The simplest and least error-prone approach - for low dimensions (see below!) - would still be rejection sampling: pick uniformly distributed points from the $m$-dimensional hypercube circumscribing the sphere, then reject all that fall outside the ball.
runifball <- function(n, centre = 0, center = centre, radius = 1) {
#Check inputs
if (!missing(centre) && !missing(center)) {
if (sum((centre - center)^2) < 1e-15) {
warning("specify 'centre' or 'center' but not both") } else {
stop("Error: specify 'centre' or 'center' but not both") } }
if (radius < 0) { stop("Error: radius must be non-negative") }
n_to_generate <- 2^length(center)*gamma(length(center)/2+1)*n/pi^(length(center)/2) # see below
original_sample_around_origin <-
matrix(replicate(length(center),runif(n_to_generate ,-radius,radius)),nrow=n_to_generate )
index_to_keep <- rowSums(original_sample_around_origin^2)<radius^2
original_sample_around_origin[index_to_keep,]+
matrix(center,nrow=sum(index_to_keep),ncol=length(center),byrow=TRUE)
}
Here is an application for the $m=2$-dimensional disk:
#Generate points uniformly on a disk
set.seed(1)
n <- 10^5
CENTRE <- c(5, 3)
RADIUS <- 3
UNIF <- runifball(n, centre = CENTRE, radius = RADIUS)
#Plot the points
plot(UNIF,
col = rgb(0, 0, 0, 0.05), pch = 16, asp = 1,
main = 'Points distributed uniformly over a circle', xlab = 'x', ylab = 'y')

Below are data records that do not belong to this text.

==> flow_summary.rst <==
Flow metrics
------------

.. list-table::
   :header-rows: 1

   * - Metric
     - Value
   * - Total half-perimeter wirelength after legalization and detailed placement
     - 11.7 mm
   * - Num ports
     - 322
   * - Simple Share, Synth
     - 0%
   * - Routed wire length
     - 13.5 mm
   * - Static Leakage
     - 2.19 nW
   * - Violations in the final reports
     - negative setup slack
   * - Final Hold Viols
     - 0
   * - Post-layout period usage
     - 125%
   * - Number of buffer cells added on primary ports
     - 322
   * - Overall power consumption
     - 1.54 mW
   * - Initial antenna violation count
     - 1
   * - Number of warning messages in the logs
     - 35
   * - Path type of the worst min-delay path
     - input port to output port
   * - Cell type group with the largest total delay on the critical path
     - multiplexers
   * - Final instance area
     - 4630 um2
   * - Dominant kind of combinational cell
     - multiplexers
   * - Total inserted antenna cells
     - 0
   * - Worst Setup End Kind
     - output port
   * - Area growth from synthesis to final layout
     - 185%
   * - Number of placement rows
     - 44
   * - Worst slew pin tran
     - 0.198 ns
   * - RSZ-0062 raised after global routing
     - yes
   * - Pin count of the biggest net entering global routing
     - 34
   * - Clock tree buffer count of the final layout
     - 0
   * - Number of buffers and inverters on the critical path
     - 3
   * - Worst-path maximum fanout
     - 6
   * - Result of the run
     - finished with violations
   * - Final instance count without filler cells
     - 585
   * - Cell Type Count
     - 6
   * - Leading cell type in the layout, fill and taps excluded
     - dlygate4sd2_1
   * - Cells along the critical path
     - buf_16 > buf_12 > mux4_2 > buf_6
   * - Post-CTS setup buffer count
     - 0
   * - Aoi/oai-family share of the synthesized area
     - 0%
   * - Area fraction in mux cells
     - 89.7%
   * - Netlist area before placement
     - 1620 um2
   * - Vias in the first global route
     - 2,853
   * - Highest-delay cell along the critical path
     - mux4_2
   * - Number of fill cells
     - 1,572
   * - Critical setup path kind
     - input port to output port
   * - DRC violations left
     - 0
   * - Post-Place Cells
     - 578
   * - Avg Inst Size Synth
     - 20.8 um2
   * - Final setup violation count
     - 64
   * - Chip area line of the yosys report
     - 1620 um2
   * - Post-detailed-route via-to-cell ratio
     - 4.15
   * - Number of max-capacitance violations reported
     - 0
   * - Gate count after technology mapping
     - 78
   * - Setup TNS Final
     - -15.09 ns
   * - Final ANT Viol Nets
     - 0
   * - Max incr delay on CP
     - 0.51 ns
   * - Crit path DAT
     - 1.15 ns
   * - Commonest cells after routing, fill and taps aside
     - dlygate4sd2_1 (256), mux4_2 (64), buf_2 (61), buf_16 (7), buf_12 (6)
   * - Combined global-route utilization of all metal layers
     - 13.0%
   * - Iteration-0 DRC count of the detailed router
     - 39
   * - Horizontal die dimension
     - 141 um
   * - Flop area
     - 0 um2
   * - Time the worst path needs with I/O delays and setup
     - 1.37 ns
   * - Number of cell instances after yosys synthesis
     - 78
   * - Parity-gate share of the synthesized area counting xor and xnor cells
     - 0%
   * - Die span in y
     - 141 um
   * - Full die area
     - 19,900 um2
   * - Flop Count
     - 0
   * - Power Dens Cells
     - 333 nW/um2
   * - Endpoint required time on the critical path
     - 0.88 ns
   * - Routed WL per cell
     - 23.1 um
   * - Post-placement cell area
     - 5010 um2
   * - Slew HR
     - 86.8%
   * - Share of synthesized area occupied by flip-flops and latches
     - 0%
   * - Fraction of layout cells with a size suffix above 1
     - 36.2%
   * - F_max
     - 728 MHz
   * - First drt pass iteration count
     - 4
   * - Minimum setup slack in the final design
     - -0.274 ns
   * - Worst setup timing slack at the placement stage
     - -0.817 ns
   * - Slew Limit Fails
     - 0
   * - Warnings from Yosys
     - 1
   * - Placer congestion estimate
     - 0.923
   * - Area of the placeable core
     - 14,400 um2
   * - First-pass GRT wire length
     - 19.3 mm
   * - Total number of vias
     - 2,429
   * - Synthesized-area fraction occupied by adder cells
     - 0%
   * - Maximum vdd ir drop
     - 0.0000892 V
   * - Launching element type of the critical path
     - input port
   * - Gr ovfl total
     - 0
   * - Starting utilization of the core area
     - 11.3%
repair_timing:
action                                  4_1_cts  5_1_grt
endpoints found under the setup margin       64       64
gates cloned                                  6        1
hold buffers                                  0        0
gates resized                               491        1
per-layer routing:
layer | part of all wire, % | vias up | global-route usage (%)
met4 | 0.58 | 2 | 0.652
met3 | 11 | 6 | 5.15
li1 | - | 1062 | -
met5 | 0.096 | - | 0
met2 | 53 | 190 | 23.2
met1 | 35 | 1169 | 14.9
## flow/constraint.sdc

```tcl
current_design RegFile

set clk_period 11.7
set clk_io_pct 0.2

create_clock -name clk0 -period $clk_period [get_ports {clk}]

set non_clock_inputs [all_inputs -no_clocks]
set_input_delay [expr $clk_period * $clk_io_pct] -clock clk0 $non_clock_inputs
set_output_delay [expr $clk_period * $clk_io_pct] -clock clk0 [all_outputs]
```

## flow/design.v

```verilog
package Pipe_Buf_Reg_PKG;
  typedef struct packed {
    logic [8:0]  Curr_Pc;
    logic [31:0] Curr_Instr;
  } if_id_reg;
  typedef struct packed {
    logic        ALUSrc;
    logic        MemtoReg;
    logic        RegWrite;
    logic        MemRead;
    logic        MemWrite;
    logic [1:0]  ALUOp;
    logic        Branch;
    logic        JalSel;
    logic        JalrSel;
    logic [8:0]  Curr_Pc;
    logic [31:0] RD_One;
    logic [31:0] RD_Two;
    logic [4:0]  RS_One;
    logic [4:0]  RS_Two;
    logic [4:0]  rd;
    logic [31:0] ImmG;
    logic [2:0]  func3;
    logic [6:0]  func7;
    logic [31:0] Curr_Instr;
  } id_ex_reg;
  typedef struct packed {
    logic        RegWrite;
    logic        MemtoReg;
    logic        MemRead;
    logic        MemWrite;
    logic [31:0] Pc_Imm;
    logic [31:0] Pc_Four;
    logic [31:0] Imm_Out;
    logic [31:0] Alu_Result;
    logic [31:0] RD_Two;
    logic [4:0]  rd;
    logic [2:0]  func3;
    logic [6:0]  func7;
    logic [31:0] Curr_Instr;
  } ex_mem_reg;
  typedef struct packed {
    logic        RegWrite;
    logic        MemtoReg;
    logic [31:0] Pc_Imm;
    logic [31:0] Pc_Four;
    logic [31:0] Imm_Out;
    logic [31:0] Alu_Result;
    logic [31:0] MemReadData;
    logic [4:0]  rd;
    logic [31:0] Curr_Instr;
  } mem_wb_reg;
endpackage
`timescale 1ns / 1ps
module RegFile #(
    parameter DATA_WIDTH = 32,   
    parameter ADDRESS_WIDTH = 5,   
    parameter NUM_REGS = 32
) (
    input clk,   
    input rst,   
    input rg_wrt_en,   
    input  [ADDRESS_WIDTH-1:0] rg_wrt_dest,  
    input [ADDRESS_WIDTH-1:0] rg_rd_addr1,   
    input [ADDRESS_WIDTH-1:0] rg_rd_addr2,   
    input  [DATA_WIDTH-1:0] rg_wrt_data,  
    output logic [DATA_WIDTH-1:0] rg_rd_data1,   
    output logic [DATA_WIDTH-1:0] rg_rd_data2    
);
  integer i;
  logic [DATA_WIDTH-1:0] register_file[NUM_REGS-1:0];
  always @(negedge clk) begin
    if (rst == 1'b1) for (i = 0; i < NUM_REGS; i = i + 1) register_file[i] <= 0;
    else if (rst == 1'b0 && rg_wrt_en == 1'b1) begin
      register_file[rg_wrt_dest] <= rg_wrt_data;
    end
  end
  assign rg_rd_data1 = register_file[rg_rd_addr1];
  assign rg_rd_data2 = register_file[rg_rd_addr2];
endmodule
```

## flow/run.sh

```bash
#!/bin/bash
# OpenROAD 26Q1-2900-gdf79404cd8, Yosys 0.63+post, stock flow scripts
make -C /OpenROAD-flow-scripts/flow DESIGN_CONFIG=/design/flow/config.mk WORK_HOME=/design/flow/orfs finish
```

## flow/config.mk

```make
export PLATFORM = sky130hd
export DESIGN_NAME = RegFile
export DESIGN_NICKNAME = RegFile
export VERILOG_FILES = /design/flow/design.v
export SDC_FILE = /design/flow/constraint.sdc
export NUM_CORES = 4
export LEC_CHECK = 1
export CORE_UTILIZATION = 30
```

==> flow_metrics.env <==
# physical design summary
export IMPL_flow_area_growth_from_synthesis_pct=20.8
export IMPL_grt_util_all_layers_pct=21.5
export IMPL_biggestRegsByFlops="register_file (1024)"
export IMPL_cts_setup_buffers=0
export IMPL_die_area_sq_um=189000
export IMPL_tritoncts="built"
export IMPL_overflow=0
export IMPL_synthXorXnorAreaFrac_pct=0
export IMPL_routedWlPerCell_microns=24.1
export IMPL_cts_inserted_buffers=112
export IMPL_fin_setup_tns_ns=0
export IMPL_element_type_at_the_critical_path_end="output pin"
export IMPL_yosysCellCount=4641
export IMPL_final_hold_violations=0
export IMPL_cts_max_level=3
export IMPL_top_logic_kind="multiplexers"
export IMPL_detail_route_first_pass_iterations=6
export IMPL_warnings=1027
export IMPL_final_cell_area_sq_um=67900
export IMPL_placementRows=158
export IMPL_setup_worst_path_start_class="flip-flop"
export IMPL_wire_length_of_the_first_global_routing_pass_microns=283000
export IMPL_setup_repair_after_global_routing_missed_its_margin="false"
export IMPL_final_max_slew_violation_count=0
export IMPL_static_leakage_power_nw=29.9
export IMPL_clockBufferDepth=3
export IMPL_path_clk_slew_ns=0.03
export IMPL_type_of_the_setup_path_with_the_least_slack="reg2out"
export IMPL_cts_hold_buffers=0
export IMPL_yosys_stat_chipArea_sq_um=56200
export IMPL_most_common_library_cells_after_synthesis="1,026 x and2_1, 1,024 x edfxtp_1, 1,024 x mux2i_1, 247 x clkbuf_1, 196 x nand2_1"
export IMPL_top_area_share_pct=54.7
export IMPL_regArea_sq_um=30700
export IMPL_post_route_util_pct=36.5
export IMPL_antenna_violating_nets_post_route=0
export IMPL_syn_instance_count=4641
export IMPL_instances_no_fill=8189
export IMPL_required_ns=9.36
export IMPL_grt_start_max_net_pins=92
export IMPL_powerDensity_nw_per_um2=157
export IMPL_gpl_final_weighted_congestion=0.897
export IMPL_core_util_floorplan_pct=30.2
export IMPL_regMostFlops="register_file"
export IMPL_path_max_fanout=2
export IMPL_post_route_drc_count=0
export IMPL_tritoncts_sink_count=1024
export IMPL_arrival_ns=8.95
export IMPL_top_area_cell="edfxtp_1"
export IMPL_max_slew_margin_rel_pct=38.3
export IMPL_post_cts_resized_instances=0
export IMPL_synth_cellmix_compoundShare_pct=6.98
export IMPL_post_synth_top_count_cell="and2_1"
export IMPL_post_route_cells_drive_above_1_share_pct=7.78
export IMPL_synth_avg_cell_area_sq_um=12.1
export IMPL_chipWidth_microns=435
export IMPL_netlist_area_sq_um=56200
export IMPL_fillerInstances=17679
export IMPL_run_status="completed"
export IMPL_power_total_mw=10.6
export IMPL_numPlacedInstances=6951
export IMPL_combGateArea_sq_um=23400
export IMPL_synth_adder_area_share_pct=0
export IMPL_synth_flops=1024
export IMPL_vdd_ir_drop_worst_mv=0.117
export IMPL_slew_at_the_pin_closest_to_its_max_slew_limit_ns=0.920
export IMPL_placement_io_buffers=113
export IMPL_timing_max_cap_violations=0
export IMPL_die_h_microns=435
export IMPL_muxShareOfSynthArea_pct=18.2
export IMPL_postSynth_topFlopCell="edfxtp_1"
export IMPL_yosys_cell_types_count=31
export IMPL_antenna_found_initial=12
export IMPL_post_synth_main_area_contributors="edfxtp_1 55%, mux2i_1 18%, and2_1 11%, a22oi_1 2.6%, a22o_1 2.0%"
export IMPL_drt_iter0_drc=3018
export IMPL_number_of_warnings_printed_during_yosys_synthesis=1
export IMPL_number_of_vias_per_cell_after_detailed_routing=5.10
export IMPL_core_region_area_sq_um=186000
export IMPL_min_delay_path_class="in2out"
export IMPL_ys_seq_share_pct=54.7
export IMPL_first_global_vias=44183
export IMPL_detailroute_via_count=41793
export IMPL_cts_root_buffer="clkbuf_16"
export IMPL_detail_route_wirelength_microns=197000
export IMPL_synth_simple_area_share_pct=16.1
export IMPL_ys_async_sr_fraction_pct=0
export IMPL_place_hpwl_microns=115000
export IMPL_final_setup_viol_count=0
export IMPL_io_pin_count=114
export IMPL_area_of_placed_instances_sq_um=60100
export IMPL_flip_flop_count_of_the_largest_register_all_copies_and_words_added=1024
export IMPL_edf_count=1024
[where the power goes]
part	total, mW	switching [mW]	internal (mW)
Clock	5.19	2.45	2.74
Sequential	4.37	0.102	4.27
Combinational	1.09	0.690	0.399
Total	10.6	3.24	7.40
[routing by layer]
layer  track usage, %  wire length (microns)  part of all wire [%]  up-vias
met3             12.9                  25600                    13      422
li1                 -                      -                     -    18942
met2             31.9                  91900                    47     2255
met5            0.353                    168                 0.085        -
met1             24.9                  71900                    36    20156
met4             10.1                   7910                   4.0       18
[kinds of logic after synthesis]
kind of cell,count (synthesis)
AND-OR/OR-AND,576
AND/OR/NAND/NOR,1568
multiplexers,1024
flip-flops,1024
buffers and inverters,449
[stage by stage]
stage / setup slack, ns / hold slack, ns
after floorplan: 1.84 / 4.94
after detailed placement: 0.644 / 6.06
after CTS: 0.370 / 6.07
final: 0.408 / 6.03
after global routing: 0.313 / 6.09
after global placement: 0.616 / 6.08
[worst max-delay path: stages, from the launching register on]
cell and delay (ns):
edfxtp_1 0.37, mux2i_1 0.16, a22o_1 0.25, nor3_1 0.10
a31oi_1 0.67, nand3_1 0.30, clkdlybuf4s50_1 0.49
[layout by cell type, fill, tap and decap left out, drive strengths merged]
| cell type | Yosys | routed |
|---|---|---|
| or3b | 2 | 2 |
| clkinvlp | 0 | 30 |
| a22oi | 192 | 192 |
| nand2b | 5 | 5 |
| mux2i | 1024 | 1024 |
| nand3b | 4 | 4 |
| clkinv | 0 | 5 |
| buf | 179 | 168 |
| inv | 1 | 1066 |
| diode | 0 | 2 |
| nor2 | 36 | 36 |
| clkdlybuf4s50 | 0 | 110 |
| edfxtp | 1024 | 1024 |
| bufinv | 0 | 23 |
| nand2 | 196 | 196 |
| clkbuf | 269 | 113 |
| nor3 | 64 | 64 |
| or3 | 2 | 2 |
| a22o | 128 | 128 |
| or2 | 34 | 34 |
| a31oi | 64 | 64 |
| nand3 | 194 | 194 |
| and2 | 1026 | 1026 |
| a21oi | 192 | 192 |
| nor2b | 5 | 5 |
[worst paths after layout]
check,start,endpoint,slack (ns),cells past startpoint
worst max-delay path,register_file[3][3]$_SDFFCE_NN0P_,rg_rd_data2[3],0.41,6
worst min-delay path,rg_rd_addr2[1],rg_rd_data2[16],6.03,6
[area by class of cell]
class | count | area share [%]
well taps | 2480 | 4.57
diodes | 2 | 0.00737
flip-flops and latches | 1024 | 45.3
clock buffers | 113 | 4.17
clock inverters | 1124 | 7.34
multi-input cells | 3168 | 34.5
repair buffers | 278 | 4.16
No activity file was given, so power comes from the tool's default toggle rates.
==> design.v <==
package Pipe_Buf_Reg_PKG;
  typedef struct packed {
    logic [8:0]  Curr_Pc;
    logic [31:0] Curr_Instr;
  } if_id_reg;
  typedef struct packed {
    logic        ALUSrc;
    logic        MemtoReg;
    logic        RegWrite;
    logic        MemRead;
    logic        MemWrite;
    logic [1:0]  ALUOp;
    logic        Branch;
    logic        JalSel;
    logic        JalrSel;
    logic [8:0]  Curr_Pc;
    logic [31:0] RD_One;
    logic [31:0] RD_Two;
    logic [4:0]  RS_One;
    logic [4:0]  RS_Two;
    logic [4:0]  rd;
    logic [31:0] ImmG;
    logic [2:0]  func3;
    logic [6:0]  func7;
    logic [31:0] Curr_Instr;
  } id_ex_reg;
  typedef struct packed {
    logic        RegWrite;
    logic        MemtoReg;
    logic        MemRead;
    logic        MemWrite;
    logic [31:0] Pc_Imm;
    logic [31:0] Pc_Four;
    logic [31:0] Imm_Out;
    logic [31:0] Alu_Result;
    logic [31:0] RD_Two;
    logic [4:0]  rd;
    logic [2:0]  func3;
    logic [6:0]  func7;
    logic [31:0] Curr_Instr;
  } ex_mem_reg;
  typedef struct packed {
    logic        RegWrite;
    logic        MemtoReg;
    logic [31:0] Pc_Imm;
    logic [31:0] Pc_Four;
    logic [31:0] Imm_Out;
    logic [31:0] Alu_Result;
    logic [31:0] MemReadData;
    logic [4:0]  rd;
    logic [31:0] Curr_Instr;
  } mem_wb_reg;
endpackage
`timescale 1ns / 1ps
module alu#(
        parameter DATA_WIDTH = 32,
        parameter OPCODE_LENGTH = 4
        )
        (
        input logic [DATA_WIDTH-1:0]    SrcA,
        input logic [DATA_WIDTH-1:0]    SrcB,
        input logic [OPCODE_LENGTH-1:0]    Operation,
        output logic[DATA_WIDTH-1:0] ALUResult
        );
        always_comb
        begin
            case(Operation)
            4'b0000:         
                    ALUResult = SrcA & SrcB;
	    4'b0001:         
                    ALUResult = SrcA | SrcB;
	    4'b0010:         
                    ALUResult = SrcA + SrcB;
            4'b0101:         
                    ALUResult = SrcA ^ SrcB;
	    4'b0110:         
		    ALUResult = SrcA - SrcB;
	    4'b0111:	      
		    ALUResult = SrcA << SrcB[4:0];
            4'b1000:         
                    ALUResult = (SrcA == SrcB) ? 1 : 0;
	    4'b1001:        
		    ALUResult = (SrcA != SrcB) ? 1 : 0;
	    4'b1010:        
                    if(SrcA[31] == 1 && SrcB[31] == 0)
			ALUResult = 0;
		    else if(SrcA[31] == 0 && SrcB[31] == 1)
			ALUResult = 1;
		    else
		    ALUResult = (SrcA >= SrcB) ? 1 : 0;
	    4'b1100:         
                    if(SrcA[31] == 1 && SrcB[31] == 0)
			ALUResult = 1;
		    else if(SrcA[31] == 0 && SrcB[31] == 1)
			ALUResult = 0;
		    else
		    ALUResult = (SrcA < SrcB) ? 1 : 0;
	    4'b1110:	     
		    ALUResult = SrcA >>> SrcB[4:0];
	    4'b1111:	     
		    ALUResult = SrcA >> SrcB[4:0];
	    4'b1011:        
		    ALUResult = {SrcB, 12'b0};
            4'b0011:        
		    ALUResult = SrcA;
            default:
                    ALUResult = 0;
            endcase
        end
endmodule
==> run.sh <==
#!/bin/bash
# OpenROAD 26Q1-2900-gdf79404cd8, Yosys 0.63+post, stock flow scripts
make -C /OpenROAD-flow-scripts/flow DESIGN_CONFIG=/design/flow/config.mk WORK_HOME=/design/flow/orfs finish
==> config.mk <==
export PLATFORM = sky130hd
export DESIGN_NAME = alu
export DESIGN_NICKNAME = alu
export VERILOG_FILES = /design/flow/design.v
export SDC_FILE = /design/flow/constraint.sdc
export NUM_CORES = 4
export LEC_CHECK = 1
export CORE_UTILIZATION = 30
==> constraint.sdc <==
current_design alu

set clk_period 17.4
set clk_io_pct 0.2

create_clock -name clk0 -period $clk_period

set non_clock_inputs [all_inputs -no_clocks]
set_input_delay [expr $clk_period * $clk_io_pct] -clock clk0 $non_clock_inputs
set_output_delay [expr $clk_period * $clk_io_pct] -clock clk0 [all_outputs]
==> flow_metrics.env <==
# physical design summary
export IMPL_status="completed"
export IMPL_period_needed_ns=11.49
export IMPL_finalClockPeriodUsage_pct=66.0
export IMPL_rsz0062_at_grt="false"
export IMPL_worstPathRequired_ns=13.92
export IMPL_lay_top_count="nor2_1"
export IMPL_synthesis_instances=1280
export IMPL_die_area_um2=27900
export IMPL_crit_type="in -> out"
export IMPL_cp_end_kind="output port"
export IMPL_cp_startpoint="SrcB[3]"
export IMPL_grt_pass1_wl_um=61300
export IMPL_cp_arrival_ns=8.01
export IMPL_drt_wirelength_per_cell_um=25.3
export IMPL_layout_top_cells="nor2_1 (152), a21oi_1 (125), o21ai_0 (105)"
export IMPL_core_area_um2=26800
export IMPL_place_area_um2=9360
export IMPL_stdcell_count=1643
export IMPL_place_hpwl_um=33300
export IMPL_row_count=60
export IMPL_holdCritStartpoint="Operation[2]"
export IMPL_p_leak_nw=3.83
export IMPL_power_uw=327
export IMPL_synth_area_per_cell_um2=6.38
export IMPL_wl_um=41600
export IMPL_max_cap_viol_count=0
export IMPL_drc_errors=0
export IMPL_utilization_pct=34.9
export IMPL_io_pins=100
export IMPL_fin_area_um2=9360
export IMPL_worst_pin_slew_ns=0.912
export IMPL_cts_resized_gates=0
export IMPL_grt_max_degree=75
export IMPL_critPathMaxFanout=59
export IMPL_ys_seq_share_pct=0
export IMPL_warning_count=98
export IMPL_first_pass_iters=6
export IMPL_die_h_um=167
export IMPL_track_usage_pct=29.5
export IMPL_relSlewSlack_pct=38.7
export IMPL_ff_count=0
export IMPL_whs_ns=8.13
export IMPL_irDropWorstVdd_uv=18.2
export IMPL_fmax_mhz=87.0
export IMPL_ys_warn_count=1
export IMPL_syn_area_um2=8160
export IMPL_drtIter0Drc=1208
export IMPL_start_kind="input port"
export IMPL_final_seq_area_um2=0
export IMPL_hp_class="in -> out"
export IMPL_port_buffers=100
export IMPL_grt_pass1_vias=9557
export IMPL_syn2layout_area_growth_pct=14.7
export IMPL_worst_slack_ns=5.91
export IMPL_gp_congestion=1.05
export IMPL_dp_slack_ns=5.94
export IMPL_postCtsSetupBuffers=0
export IMPL_synth_cells_yosys=1280
export IMPL_finalSetupTns_ns=0
export IMPL_synth_distinct_cells=77
export IMPL_drv_slew=0
export IMPL_setup_viol=0
export IMPL_power_density_nw_per_um2=34.9
export IMPL_holdBufCountCts=0
export IMPL_place_inst=1643
export IMPL_nClkBuffers=0
export IMPL_drive_above_1_share_pct=5.45
export IMPL_viasPerCell=6.25
export IMPL_overflow=0
export IMPL_vias=10300
export IMPL_antenna_found_initial=0
export IMPL_diodes=0
export IMPL_hold_viol=0
export IMPL_die_x_um=167
export IMPL_ys_area_um2=8160
export IMPL_floorplan_core_util_pct=30.4
export IMPL_drtAntennaViolNets=0
final timing paths:
path             to  cells after the start  slack (ns)
max   ALUResult[30]                     14        5.91
min   ALUResult[24]                      5        8.13
cell usage after synthesis (all sizes together) (9+ instances only):
| cell type | n | share of area, % |
|---|---|---|
| nor2 | 152 | 7.0 |
| a21oi | 125 | 7.7 |
| o21ai | 119 | 7.3 |
| nand2 | 104 | 4.8 |
| ha | 98 | 15 |
| inv | 91 | 4.2 |
| clkbuf | 72 | 3.3 |
| mux2i | 52 | 6.4 |
| o211ai | 33 | 3.1 |
| a211oi | 29 | 2.7 |
| a221oi | 29 | 3.3 |
| buf | 29 | 1.5 |
| a22oi | 23 | 2.1 |
| xnor2 | 23 | 2.5 |
| nand2b | 22 | 1.7 |
| nor3 | 21 | 1.3 |
| nand3 | 18 | 1.1 |
| o22ai | 17 | 1.3 |
| a21o | 15 | 1.4 |
| mux2 | 15 | 2.1 |
| nor4 | 14 | 1.1 |
| o21bai | 14 | 1.3 |
| nor2b | 12 | 0.92 |
| o2111ai | 10 | 1.1 |
| a222oi | 9 | 1.1 |
| nand4 | 9 | 0.69 |
worst max-delay path: stages:
cell             delay, ns
buf_2                 0.07
buf_4                 0.50
inv_2                 0.45
ha_1                  0.55
nor2_1                0.15
a2111oi_4             0.37
o41ai_2               0.16
a221oi_4              0.44
o21ai_1               0.17
a211o_1               0.34
a311oi_1              0.38
xnor2_1               0.18
o21ai_1               0.23
clkdlybuf4s50_1       0.50
layer usage:
metal,wire (µm),GRT usage (%),vias to the layer above
li1,-,-,4783
met1,18900,43.5,4927
met2,18000,44.0,511
met3,3870,6.61,50
met4,846,5.27,0
met5,0,0,-
final cells by class:
class	instances	area, µm²
Fill cell	2925	17400
Inverter	95	357
Multi-Input combinational cell	1084	7430
Tap cell	341	427
Timing Repair Buffer	123	1150
report_power, final:
part / internal, mW / switching (mW) / total (mW)
clock: 0 / 0 / 0
combinational: 0.122 / 0.205 / 0.327
sequential: 0 / 0 / 0
total: 0.122 / 0.205 / 0.327
logic make-up after synthesis:
kind of cell / Yosys count / synth area share, %
and+or+nand+nor: 379 / 20.8
xor gates and xnor gates: 28 / 3.01
adders and majority gates: 100 / 15.5
buffers and inverters: 196 / 9.23
AOI/OAI and AO/OA: 503 / 41.1
muxes: 74 / 10.4
$ cat design.v
module uart_rx #(
    parameter CLK_FREQ = 50000000,    
    parameter BAUD_RATE = 9600
)(
    input  wire clk,
    input  wire rst_n,
    input  wire rx,            
    output reg  [7:0] rx_data, 
    output reg  rx_done,       
    output reg  rx_busy        
);
    localparam integer BAUD_TICK = CLK_FREQ / BAUD_RATE;
    reg [15:0] baud_cnt;
    reg baud_tick;
    always @(posedge clk or negedge rst_n) begin
        if (!rst_n) begin
            baud_cnt  <= 0;
            baud_tick <= 0;
        end else begin
            if (baud_cnt == BAUD_TICK-1) begin
                baud_cnt  <= 0;
                baud_tick <= 1;
            end else begin
                baud_cnt  <= baud_cnt + 1;
                baud_tick <= 0;
            end
        end
    end
    reg [3:0] bit_idx;
    reg [7:0] data_buf;
    reg [1:0] state;
    localparam IDLE  = 2'b00;
    localparam START = 2'b01;
    localparam DATA  = 2'b10;
    localparam STOP  = 2'b11;
    always @(posedge clk or negedge rst_n) begin
        if (!rst_n) begin
            state   <= IDLE;
            bit_idx <= 0;
            data_buf<= 0;
            rx_data <= 0;
            rx_done <= 0;
            rx_busy <= 0;
        end else begin
            rx_done <= 0;  
            if (baud_tick) begin
                case (state)
                    IDLE: begin
                        if (!rx) begin   
                            state   <= START;
                            rx_busy <= 1;
                            bit_idx <= 0;
                        end
                    end
                    START: begin
                        if (!rx) state <= DATA;
                        else     state <= IDLE;
                    end
                    DATA: begin
                        data_buf[bit_idx] <= rx;
                        bit_idx <= bit_idx + 1;
                        if (bit_idx == 7) state <= STOP;
                    end
                    STOP: begin
                        if (rx) begin
                            rx_data <= data_buf;
                            rx_done <= 1;
                        end
                        rx_busy <= 0;
                        state   <= IDLE;
                    end
                endcase
            end
        end
    end
endmodule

points(x = CENTRE[1], y = CENTRE[2], col = 'red', pch = 16)

Once again, we will need to originally generate more points, because we will reject some. Specifically, we expect to keep $\frac{\pi^\frac{m}{2}}{2^m\Gamma(\frac{m}{2}+1)}$, which is the ratio of the volume of the $m$-dimensional ball to the volume of the $m$-dimensional hypercube circumscribing it. So we can either start by generating $\frac{2^m\Gamma(\frac{m}{2}+1)n}{\pi^\frac{m}{2}}$ and expect to end up with $n$ points (this is the approach the code above takes), or just start generating until we have kept $n$.
In either case, the number of points we originally need to draw in the hypercube in order to (expect to) end up with a single point in the ball rises quickly with increasing dimensionality $m$:

(Note the logarithmic vertical axis!)
m <- 2:20
plot(m,2^m*gamma(m/2+1)/pi^(m/2),type="o",pch=19,log="y",
xlab="Dimension (m)")
This is just a consequence of the fact that for large $m$, most of the volume of the $m$-dimensional hypercube is in the corners, not in the center (where the ball is). So rejection sampling is likely only an option for low dimensions.